El embajador de Estados Unidos, Mike Huckabee, afirma ante un grupo parlamentario de la Knéset centrado en las relaciones Israel-EE. UU. que el vínculo entre ambos países funciona como una “calle de doble sentido”, y sostiene que los $3.800 millones de asistencia anual en seguridad que entrega Washington constituyen una inversión estratégica y económica que beneficia a los dos.
Durante su intervención, Huckabee ironiza al decir que estaba “planeando traer a Tucker Carlson hoy”, en alusión a su entrevista polémica con el comentarista la semana pasada. Esa conversación recibió atención pública después de que Carlson cuestionó, entre otros asuntos, la ayuda estadounidense destinada a Israel.
Huckabee señala que la asistencia militar representa solo una fracción del presupuesto federal estadounidense, que sitúa en aproximadamente $7 billones. Añade que esos recursos contribuyen a mantener “cientos y cientos” de empleos estadounidenses bien remunerados, y enmarca ese efecto como parte del argumento económico de la cooperación.
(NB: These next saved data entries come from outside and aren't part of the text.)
### src/design/slotted_class_queue_scheduler.sv
`timescale 1ns / 1ps
`include "slotted_class_queue_scheduler_defines.svh"
// Slotted class queue scheduler: one server, one FIFO per class, time-slotted
// round robin between the classes.
// Input channel: drive mode, arrival_class and packet_tag and raise push; the
// beat is taken at a rising edge where push is high and full is low. A mode of
// 1 is one tick of time, a mode of 0 is an arrival. Two beats can wait in the
// input queue, so the source keeps going while the back end works.
// Result channel: every input beat yields exactly one result beat. While empty
// is low the oldest result sits on the result ports; pop takes it. The result
// queue holds two beats, and when it is full the back end stops taking new
// work, which then backs up into full on the input side.
// Configuration: cfg_write with cfg_index and cfg_data writes one register;
// write only while no beat is in flight.
// Sequencing: an arrival passes through the ARRIVE and FIN states of the back
// end; a tick passes through COMPL, SLOT and FIN, with a load state for each
// FIFO read of the tag store (registered RAM read): CLOAD at service completion
// and, at a slot end, HEAD and then HLOAD for the next slot owner. One beat is
// worked at a time: no new beat is taken until the last one has left FIN.
// Reset (synchronous, rst high) empties both queues and all class FIFOs, idles
// the server, gives the slot to class 0 and restores the default registers.
module slotted_class_queue_scheduler
  import sqs_pkg::*;
#(
  parameter int MAX_CLASSES = 4,
  parameter int QUEUE_DEPTH = 16,
  parameter int TAG_BITS    = 16
) (
  input  logic        clk,
  input  logic        rst,
  input  logic        push,
  output logic        full,
  input  logic        mode,
  input  logic [1:0]  arrival_class,
  input  logic [15:0] packet_tag,
  output logic        empty,
  input  logic        pop,
  output logic        done_valid,
  output logic [15:0] done_tag,
  output logic [1:0]  done_class,
  output logic        preempt_flag,
  output logic        dropped_flag,
  output logic        busy_res,
  output logic [1:0]  slot_class,
  output logic [4:0]  slot_queue_length,
  input  logic        cfg_write,
  input  logic [2:0]  cfg_index,
  input  logic [15:0] cfg_data
);

  logic [2:0]       class_count;
  logic [15:0]      slot_ticks;
  logic [3:0][15:0] service_ticks;
  cfg_t             cfg;
  logic [3:0]       cc4;

  item_t      item;
  logic       item_valid;
  logic       item_take;
  logic       res_valid;
  res_t       res;
  res_t       oq [2];
  res_t       head_res;
  logic       oq_wr;
  logic       oq_rd;
  logic [1:0] oq_count;
  logic       out_take;

  // Register file. Indexes past the last register are ignored.
  always_ff @(posedge clk) begin
    if (rst) begin
      class_count   <= 3'd4;
      slot_ticks    <= 16'd100;
      service_ticks <= {4{16'd10}};
    end else if (cfg_write) begin
      unique case (cfg_index)
        REG_CLASS_COUNT: class_count      <= cfg_data[2:0];
        REG_SLOT_TICKS:  slot_ticks       <= cfg_data;
        REG_SVC0:        service_ticks[0] <= cfg_data;
        REG_SVC1:        service_ticks[1] <= cfg_data;
        REG_SVC2:        service_ticks[2] <= cfg_data;
        REG_SVC3:        service_ticks[3] <= cfg_data;
        default: ;
      endcase
    end
  end

  // A class count of zero acts as one and is capped at the number of FIFOs;
  // zero durations act as one tick.
  assign cc4 = 4'(class_count);
  always_comb begin
    if (cc4 == 4'd0) begin
      cfg.eff = 4'd1;
    end else if (cc4 > 4'(MAX_CLASSES)) begin
      cfg.eff = 4'(MAX_CLASSES);
    end else begin
      cfg.eff = cc4;
    end
    cfg.slen = (slot_ticks == 16'd0) ? 16'd1 : slot_ticks;
    for (int i = 0; i < 4; i++) begin
      cfg.svc[i] = (service_ticks[i] == 16'd0) ? 16'd1 : service_ticks[i];
    end
  end

  sqs_front u_front (
    .clk          (clk),
    .rst          (rst),
    .push         (push),
    .full         (full),
    .mode         (mode),
    .arrival_class(arrival_class),
    .packet_tag   (packet_tag),
    .eff_classes  (cfg.eff),
    .item_valid   (item_valid),
    .item         (item),
    .item_take    (item_take)
  );

  sqs_back #(
    .MAX_CLASSES(MAX_CLASSES),
    .QUEUE_DEPTH(QUEUE_DEPTH),
    .TAG_BITS   (TAG_BITS)
  ) u_back (
    .clk       (clk),
    .rst       (rst),
    .cfg       (cfg),
    .item_valid(item_valid),
    .item      (item),
    .item_take (item_take),
    .out_space (oq_count != 2'd2),
    .res_valid (res_valid),
    .res       (res)
  );

  // Two-beat result queue. The back end only starts a beat when a slot is
  // free, so a finished result never has to wait.
  assign empty    = (oq_count == 2'd0);
  assign out_take = pop && !empty;
  assign head_res = oq[oq_rd];

  always_ff @(posedge clk) begin
    if (rst) begin
      oq_wr    <= 1'b0;
      oq_rd    <= 1'b0;
      oq_count <= 2'd0;
    end else begin
      if (res_valid) begin
        oq_wr <= ~oq_wr;
      end
      if (out_take) begin
        oq_rd <= ~oq_rd;
      end
      oq_count <= oq_count + 2'(res_valid) - 2'(out_take);
    end
  end

  always_ff @(posedge clk) begin
    if (res_valid) begin
      oq[oq_wr] <= res;
    end
  end

  assign done_valid        = head_res.done_valid;
  assign done_tag          = head_res.done_tag;
  assign done_class        = head_res.done_class;
  assign preempt_flag      = head_res.preempt_flag;
  assign dropped_flag      = head_res.dropped_flag;
  assign busy_res          = head_res.busy_res;
  assign slot_class        = head_res.slot_class;
  assign slot_queue_length = head_res.slot_queue_length;

  `SQS_ASSERT_IMP(a_oq_bound, 1'b1, oq_count <= 2'd2, "top: result queue overflow")
  `SQS_ASSERT_IMP(a_oq_room, res_valid, oq_count != 2'd2, "top: result with no room")

endmodule
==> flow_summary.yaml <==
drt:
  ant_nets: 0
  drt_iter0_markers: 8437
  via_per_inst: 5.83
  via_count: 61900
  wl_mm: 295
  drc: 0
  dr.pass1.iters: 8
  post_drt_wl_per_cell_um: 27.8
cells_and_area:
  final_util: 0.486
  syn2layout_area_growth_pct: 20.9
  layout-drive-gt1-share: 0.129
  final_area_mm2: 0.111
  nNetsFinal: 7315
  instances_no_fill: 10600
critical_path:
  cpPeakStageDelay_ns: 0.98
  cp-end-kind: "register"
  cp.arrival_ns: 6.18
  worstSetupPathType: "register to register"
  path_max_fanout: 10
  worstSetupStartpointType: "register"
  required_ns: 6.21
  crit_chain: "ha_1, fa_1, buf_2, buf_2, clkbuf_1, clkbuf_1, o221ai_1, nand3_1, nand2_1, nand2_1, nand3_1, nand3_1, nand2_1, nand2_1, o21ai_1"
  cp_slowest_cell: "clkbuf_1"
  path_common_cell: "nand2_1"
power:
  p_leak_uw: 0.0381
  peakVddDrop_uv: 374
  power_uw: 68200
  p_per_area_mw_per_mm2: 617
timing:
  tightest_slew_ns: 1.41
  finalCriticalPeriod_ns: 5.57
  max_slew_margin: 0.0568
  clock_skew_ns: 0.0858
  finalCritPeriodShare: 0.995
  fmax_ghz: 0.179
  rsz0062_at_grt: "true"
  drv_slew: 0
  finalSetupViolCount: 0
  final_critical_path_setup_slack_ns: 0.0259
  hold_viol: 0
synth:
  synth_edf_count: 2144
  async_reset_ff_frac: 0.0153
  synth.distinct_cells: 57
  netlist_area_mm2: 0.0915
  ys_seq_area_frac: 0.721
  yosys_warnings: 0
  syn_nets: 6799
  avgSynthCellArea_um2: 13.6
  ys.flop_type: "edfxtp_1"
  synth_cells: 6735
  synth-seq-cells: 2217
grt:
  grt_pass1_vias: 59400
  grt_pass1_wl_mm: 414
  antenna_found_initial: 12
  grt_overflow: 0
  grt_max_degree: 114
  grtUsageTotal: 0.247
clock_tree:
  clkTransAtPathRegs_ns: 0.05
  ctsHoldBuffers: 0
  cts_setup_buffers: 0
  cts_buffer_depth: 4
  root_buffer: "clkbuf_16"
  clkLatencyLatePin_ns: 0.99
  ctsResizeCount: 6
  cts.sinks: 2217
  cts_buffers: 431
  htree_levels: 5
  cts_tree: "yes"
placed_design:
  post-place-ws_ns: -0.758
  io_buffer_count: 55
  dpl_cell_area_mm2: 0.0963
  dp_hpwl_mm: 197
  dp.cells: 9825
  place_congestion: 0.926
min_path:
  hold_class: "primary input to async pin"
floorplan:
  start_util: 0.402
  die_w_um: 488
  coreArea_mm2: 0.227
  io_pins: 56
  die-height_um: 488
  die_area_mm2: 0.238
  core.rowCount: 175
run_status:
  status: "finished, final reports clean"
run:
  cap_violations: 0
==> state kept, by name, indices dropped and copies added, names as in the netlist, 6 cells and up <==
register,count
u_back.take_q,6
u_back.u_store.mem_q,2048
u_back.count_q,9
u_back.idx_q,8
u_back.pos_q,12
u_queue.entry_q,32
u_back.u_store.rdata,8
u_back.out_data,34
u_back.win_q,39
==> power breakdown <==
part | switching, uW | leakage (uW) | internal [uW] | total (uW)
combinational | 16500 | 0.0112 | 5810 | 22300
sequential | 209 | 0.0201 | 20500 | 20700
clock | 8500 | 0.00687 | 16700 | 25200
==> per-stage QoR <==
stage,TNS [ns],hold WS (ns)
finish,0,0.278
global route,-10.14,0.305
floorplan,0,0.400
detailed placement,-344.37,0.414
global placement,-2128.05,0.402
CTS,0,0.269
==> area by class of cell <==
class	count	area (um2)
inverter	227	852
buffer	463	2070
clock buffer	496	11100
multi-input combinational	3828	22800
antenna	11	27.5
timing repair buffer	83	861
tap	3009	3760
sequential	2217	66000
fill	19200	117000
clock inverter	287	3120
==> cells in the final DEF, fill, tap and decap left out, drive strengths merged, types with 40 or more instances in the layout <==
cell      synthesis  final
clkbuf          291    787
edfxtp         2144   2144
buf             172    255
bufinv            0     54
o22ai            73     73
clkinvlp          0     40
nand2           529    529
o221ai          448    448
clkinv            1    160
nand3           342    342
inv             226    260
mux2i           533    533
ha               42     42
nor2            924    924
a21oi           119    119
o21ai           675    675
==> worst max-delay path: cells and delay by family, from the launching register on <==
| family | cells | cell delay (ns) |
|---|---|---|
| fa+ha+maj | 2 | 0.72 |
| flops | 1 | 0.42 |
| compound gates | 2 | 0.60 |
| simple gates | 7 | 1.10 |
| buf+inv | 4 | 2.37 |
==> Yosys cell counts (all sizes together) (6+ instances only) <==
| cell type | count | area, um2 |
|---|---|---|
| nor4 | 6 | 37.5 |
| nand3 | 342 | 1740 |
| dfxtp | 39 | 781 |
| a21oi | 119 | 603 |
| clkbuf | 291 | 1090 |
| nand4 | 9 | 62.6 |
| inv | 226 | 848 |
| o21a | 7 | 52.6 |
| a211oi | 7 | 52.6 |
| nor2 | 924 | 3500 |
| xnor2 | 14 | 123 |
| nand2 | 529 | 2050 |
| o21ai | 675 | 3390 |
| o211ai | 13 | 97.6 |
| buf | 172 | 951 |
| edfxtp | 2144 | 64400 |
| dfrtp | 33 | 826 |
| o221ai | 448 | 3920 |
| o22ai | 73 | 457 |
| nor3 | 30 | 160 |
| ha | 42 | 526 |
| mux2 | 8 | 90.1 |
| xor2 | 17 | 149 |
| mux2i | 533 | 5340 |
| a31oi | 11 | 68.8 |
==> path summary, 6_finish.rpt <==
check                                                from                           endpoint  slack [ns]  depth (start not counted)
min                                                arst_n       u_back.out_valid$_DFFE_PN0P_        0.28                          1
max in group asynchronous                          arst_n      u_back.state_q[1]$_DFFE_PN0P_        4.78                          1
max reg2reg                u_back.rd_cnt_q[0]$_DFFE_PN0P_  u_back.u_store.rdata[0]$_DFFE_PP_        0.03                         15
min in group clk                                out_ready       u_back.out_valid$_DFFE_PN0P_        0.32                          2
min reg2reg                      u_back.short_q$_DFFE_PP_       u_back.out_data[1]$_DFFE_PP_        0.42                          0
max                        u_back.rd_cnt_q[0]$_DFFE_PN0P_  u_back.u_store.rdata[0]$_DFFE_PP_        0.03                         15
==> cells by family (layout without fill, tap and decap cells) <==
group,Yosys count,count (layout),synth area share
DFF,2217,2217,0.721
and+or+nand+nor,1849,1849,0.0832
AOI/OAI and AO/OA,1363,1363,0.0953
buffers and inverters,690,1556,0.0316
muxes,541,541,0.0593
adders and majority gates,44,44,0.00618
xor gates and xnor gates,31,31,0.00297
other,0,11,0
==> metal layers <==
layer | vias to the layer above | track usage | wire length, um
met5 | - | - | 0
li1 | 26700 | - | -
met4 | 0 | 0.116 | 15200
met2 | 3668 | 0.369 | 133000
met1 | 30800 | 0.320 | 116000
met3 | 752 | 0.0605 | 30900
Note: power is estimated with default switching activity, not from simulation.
Como ejemplos, menciona munición fabricada en plantas cercanas a Little Rock, Arkansas, y también componentes de la Cúpula de Hierro y de los sistemas de misiles Arrow 3 producidos en Camden, Arkansas. Con esas referencias, vincula la ayuda con la actividad industrial y laboral en ese estado.
El embajador sostiene además que la alianza entre Estados Unidos e Israel se apoya en valores judeocristianos compartidos, con un origen que ubica en “3.800 años” y que asocia a las figuras bíblicas Abraham, Isaac y Jacob. En el acto, patrocinado por la Fundación Ruderman, asegura que esos cimientos respaldan la civilización occidental y la libertad estadounidense.